Why not simply adapt to nominal inflation through indexation of income and savings, thus preserving real purchasing power no matter what nominal prices do?

Would inflation adaption contradict the control instinct which underlies current mainstream economic models? .

Laban

I'm sure it'll be really easy to detect coercion post-mortem ;-)

For many people there's a real tension between the value of a parent's property - wildly inflated over the last 30 years - and the very hefty cost of care home fees, which can swallow an inheritance at 70k+ a year.

Combine that with the increasing number of children who don't like their parents very much (see Guardian problem page comments for details) and you have a recipe for trouble.

Blissex

«are there sufficient safeguards against people being influenced into taking their own lives?»

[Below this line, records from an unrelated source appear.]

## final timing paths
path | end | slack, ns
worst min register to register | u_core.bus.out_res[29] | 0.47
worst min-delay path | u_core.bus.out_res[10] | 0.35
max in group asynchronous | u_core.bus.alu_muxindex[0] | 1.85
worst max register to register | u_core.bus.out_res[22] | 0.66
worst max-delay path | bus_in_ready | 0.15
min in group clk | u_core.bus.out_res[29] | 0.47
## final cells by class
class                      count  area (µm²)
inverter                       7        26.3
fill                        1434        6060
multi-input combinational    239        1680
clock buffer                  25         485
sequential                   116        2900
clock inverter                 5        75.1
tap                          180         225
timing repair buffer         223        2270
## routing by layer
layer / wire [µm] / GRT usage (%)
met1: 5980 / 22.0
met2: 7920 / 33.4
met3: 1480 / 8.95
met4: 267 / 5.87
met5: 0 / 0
`src/rtl/alu_pkg.sv`:
```
// Shared types for the multi-cycle ALU: op codes, flag layout, FSM states.
package alu_pkg;

    typedef enum logic [2:0] {
        OP_ADD  = 3'd0,
        OP_SUB  = 3'd1,
        OP_NAND = 3'd2,
        OP_NOP  = 3'd3,
        OP_MUL  = 3'd4,
        OP_SHL  = 3'd5,
        OP_SHR  = 3'd6,
        OP_RSV  = 3'd7
    } op_t;

    typedef enum logic [1:0] {
        IDLE = 2'd0,
        BUSY = 2'd1,
        DONE = 2'd2
    } state_t;

    localparam int FN = 3;
    localparam int FZ = 2;
    localparam int FC = 1;
    localparam int FV = 0;

    function automatic logic [3:0] mk_flags(
        input logic n,
        input logic z,
        input logic c,
        input logic v
    );
        logic [3:0] f;
        f     = '0;
        f[FN] = n;
        f[FZ] = z;
        f[FC] = c;
        f[FV] = v;
        return f;
    endfunction

endpackage

```
`src/rtl/alu_core.sv`:
```
// Combinational single-cycle datapath: ADD, SUB, NAND and their flags.
import alu_pkg::*;

module alu_core #(
    parameter int WIDTH = 16
) (
    input  logic [WIDTH-1:0] a,
    input  logic [WIDTH-1:0] b,
    input  op_t              op,
    output logic [WIDTH-1:0] res,
    output logic [3:0]       flags
);

    localparam int MSB = WIDTH - 1;

    logic [WIDTH:0] sum;
    logic           c;
    logic           v;

    always_comb begin
        sum = '0;
        res = '0;
        c   = 1'b0;
        v   = 1'b0;
        case (op)
            OP_ADD: begin
                sum = {1'b0, a} + {1'b0, b};
                res = sum[MSB:0];
                c   = sum[WIDTH];
                v   = (a[MSB] == b[MSB]) && (res[MSB] != a[MSB]);
            end
            OP_SUB: begin
                sum = {1'b0, a} + {1'b0, ~b} + 1'b1;
                res = sum[MSB:0];
                c   = sum[WIDTH];
                v   = (a[MSB] != b[MSB]) && (res[MSB] != a[MSB]);
            end
            OP_NAND: res = ~(a & b);
            default: ;
        endcase
        flags = mk_flags(res[MSB], res == '0, c, v);
    end

endmodule

```
`src/rtl/alu_mc.sv`:
```
// Multi-cycle ALU: single-cycle ops via alu_core, iterative MUL and
// bit-serial shifts, valid/ready handshake on both sides.
import alu_pkg::*;

module alu_mc #(
    parameter int WIDTH = 16
) (
    input  logic             clk,
    input  logic             rst,
    input  logic             in_valid,
    output logic             in_ready,
    input  logic [WIDTH-1:0] a,
    input  logic [WIDTH-1:0] b,
    input  logic [2:0]       op,
    output logic             out_valid,
    input  logic             out_ready,
    output logic [WIDTH-1:0] result,
    output logic [3:0]       flags
);

    localparam int SW = $clog2(WIDTH);
    localparam int CW = SW + 1;

    state_t             state;
    state_t             state_n;
    op_t                op_i;
    op_t                op_q;
    logic [CW-1:0]      cnt;
    logic [CW-1:0]      k;
    logic [2*WIDTH-1:0] acc;
    logic [2*WIDTH-1:0] acc_nx;
    logic [2*WIDTH-1:0] mcand;
    logic [WIDTH-1:0]   mplier;
    logic [WIDTH-1:0]   sh;
    logic [WIDTH-1:0]   sh_nx;
    logic [WIDTH-1:0]   fin_res;
    logic [WIDTH-1:0]   core_res;
    logic [3:0]         core_flags;
    logic               sh_co;
    logic               fin_c;
    logic               accept;
    logic               last;

    assign op_i   = op_t'(op);
    assign k      = {1'b0, b[SW-1:0]};
    assign accept = in_valid && in_ready;
    assign last   = (cnt == CW'(1));

    alu_core #(
        .WIDTH (WIDTH)
    ) u_core (
        .a     (a),
        .b     (b),
        .op    (op_i),
        .res   (core_res),
        .flags (core_flags)
    );

    always_ff @(posedge clk or posedge rst) begin
        if (rst) state <= IDLE;
        else     state <= state_n;
    end

    always_comb begin
        state_n = state;
        unique case (state)
            IDLE: begin
                if (accept) begin
                    if (op_i == OP_MUL)
                        state_n = BUSY;
                    else if ((op_i == OP_SHL || op_i == OP_SHR) && k != '0)
                        state_n = BUSY;
                    else
                        state_n = DONE;
                end
            end
            BUSY: if (last) state_n = DONE;
            DONE: if (out_ready) state_n = IDLE;
            default: state_n = IDLE;
        endcase
    end

    // acc doubles as the product accumulator and the shift register
    always_comb begin
        in_ready = (state == IDLE) && !rst;
        sh       = acc[WIDTH-1:0];
        acc_nx   = acc + (mplier[0] ? mcand : '0);
        if (op_q == OP_SHL) begin
            sh_nx = sh << 1;
            sh_co = sh[WIDTH-1];
        end else begin
            sh_nx = sh >> 1;
            sh_co = sh[0];
        end
        if (op_q == OP_MUL) begin
            fin_res = acc_nx[WIDTH-1:0];
            fin_c   = |acc_nx[2*WIDTH-1:WIDTH];
        end else begin
            fin_res = sh_nx;
            fin_c   = sh_co;
        end
    end

    always_ff @(posedge clk or posedge rst) begin
        if (rst) begin
            out_valid <= 1'b0;
            result    <= '0;
            flags     <= '0;
            acc       <= '0;
            mcand     <= '0;
            mplier    <= '0;
            cnt       <= '0;
            op_q      <= OP_NOP;
        end else begin
            out_valid <= (state_n == DONE);
            if (accept) begin
                op_q <= op_i;
                case (op_i)
                    OP_ADD, OP_SUB, OP_NAND: begin
                        result <= core_res;
                        flags  <= core_flags;
                    end
                    OP_MUL: begin
                        acc    <= '0;
                        mcand  <= {{WIDTH{1'b0}}, a};
                        mplier <= b;
                        cnt    <= CW'(WIDTH);
                    end
                    OP_SHL, OP_SHR: begin
                        acc <= {{WIDTH{1'b0}}, a};
                        cnt <= k;
                        if (k == '0) begin
                            result <= a;
                            flags  <= mk_flags(a[WIDTH-1], a == '0, 1'b0, 1'b0);
                        end
                    end
                    default: ;
                endcase
            end else if (state == BUSY) begin
                cnt <= cnt - 1'b1;
                if (op_q == OP_MUL) begin
                    acc    <= acc_nx;
                    mcand  <= mcand << 1;
                    mplier <= mplier >> 1;
                end else begin
                    acc[WIDTH-1:0] <= sh_nx;
                end
                if (last) begin
                    result <= fin_res;
                    flags  <= mk_flags(fin_res[WIDTH-1], fin_res == '0, fin_c, 1'b0);
                end
            end
        end
    end

endmodule

```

The "libertarian" theory of "consent", abortion and of euthanasia is simply that of "freedom of contract" where in a free and competitive market individual market participants must have the freedom of entering into any contracts regarding their property which includes their bodies, so for example freedom of contracting about organ removal of body termination or sexual use.

My impression looking at those who support the "libertarian" theory of "freedom of contract" extending to the body is that it is meant as a subtle way to reintroduce "freedom of contract" where bodies or more technically "obligations of service and obedience", can again be used as collateral for debt, as it could for most of history.

Blissex

«tension between the value of a parent's property - wildly inflated over the last 30 years - and the very hefty cost of care home fees, which can swallow an inheritance [...] and you have a recipe for trouble.»

Euthanasia has become more salient because it has become the new frontier as to "freedom of contract" ideology after "consent", gay marriage, abortion, transitioning, but I suspect also for another reason.

Every time an affluent tory property owner passes on some new tory voters are created among the heirs: typically the property is sold and the heirs use their share of the estate for the deposit on another property each, because they have long learned that only property, and as much property as possible, is worth investing into.

Boris Johnson: «I think the vast majority will want to put their pots into the market with the greatest yield over the past 40 years – and that is property»

Chief Economist of the BoE: «Haldane believes that property is a better bet for retirement planning than a pension. “It ought to be pension but it’s almost certainly property,” he said. “As long as we continue not to build anything like as many houses in this country as we need to ... we will see what we’ve had for the better part of a generation, which is house prices relentlessly heading north.”»

Laban

Blissex - we build vast numbers of houses, we just import people at a faster rate than we build. Boris and Rishi - nearly a million a year before you count illegals.

rsm

Blissex, if my father purchased a house in 1980 for $100k and it is worth $2.1 million today, would he have been better of investing the $100k in an S&P 500 index, which (according to your favorite online S&P 500 total return calculator) would have turned into $5.2 million today (or $15.8 million with dividends reinvested)?

Blissex

«we build vast numbers of houses, we just import people at a faster rate than we build»

Consider how much prosperity that has brought: lower labor cost inflation and higher property incomes for many english citizens and higher wages and better housing for many immigrants. It is a win-win ;-).

«a house in 1980 for $100k and it is worth $2.1 million today, would he have been better of investing the $100k in an S&P 500 index, which (according to your favorite online S&P 500 total return calculator) would have turned into $5.2 million today (or $15.8 million with dividends reinvested)?»

I guess that works by disregarding taxes, rents and survivor bias in the S&P 500 and the comparison with the UK share index...

https://www.ons.gov.uk/visualisations/nesscontent/dvc241/FTSE_Chart1/FTSE_Chart1.html

But the better insight is that when it comes to inflating asset prices the Fed can do more for the S&P than the BoE can do for UK property, even if both try very hard to achieve the "wealth effect" as it is non-inflationary :-).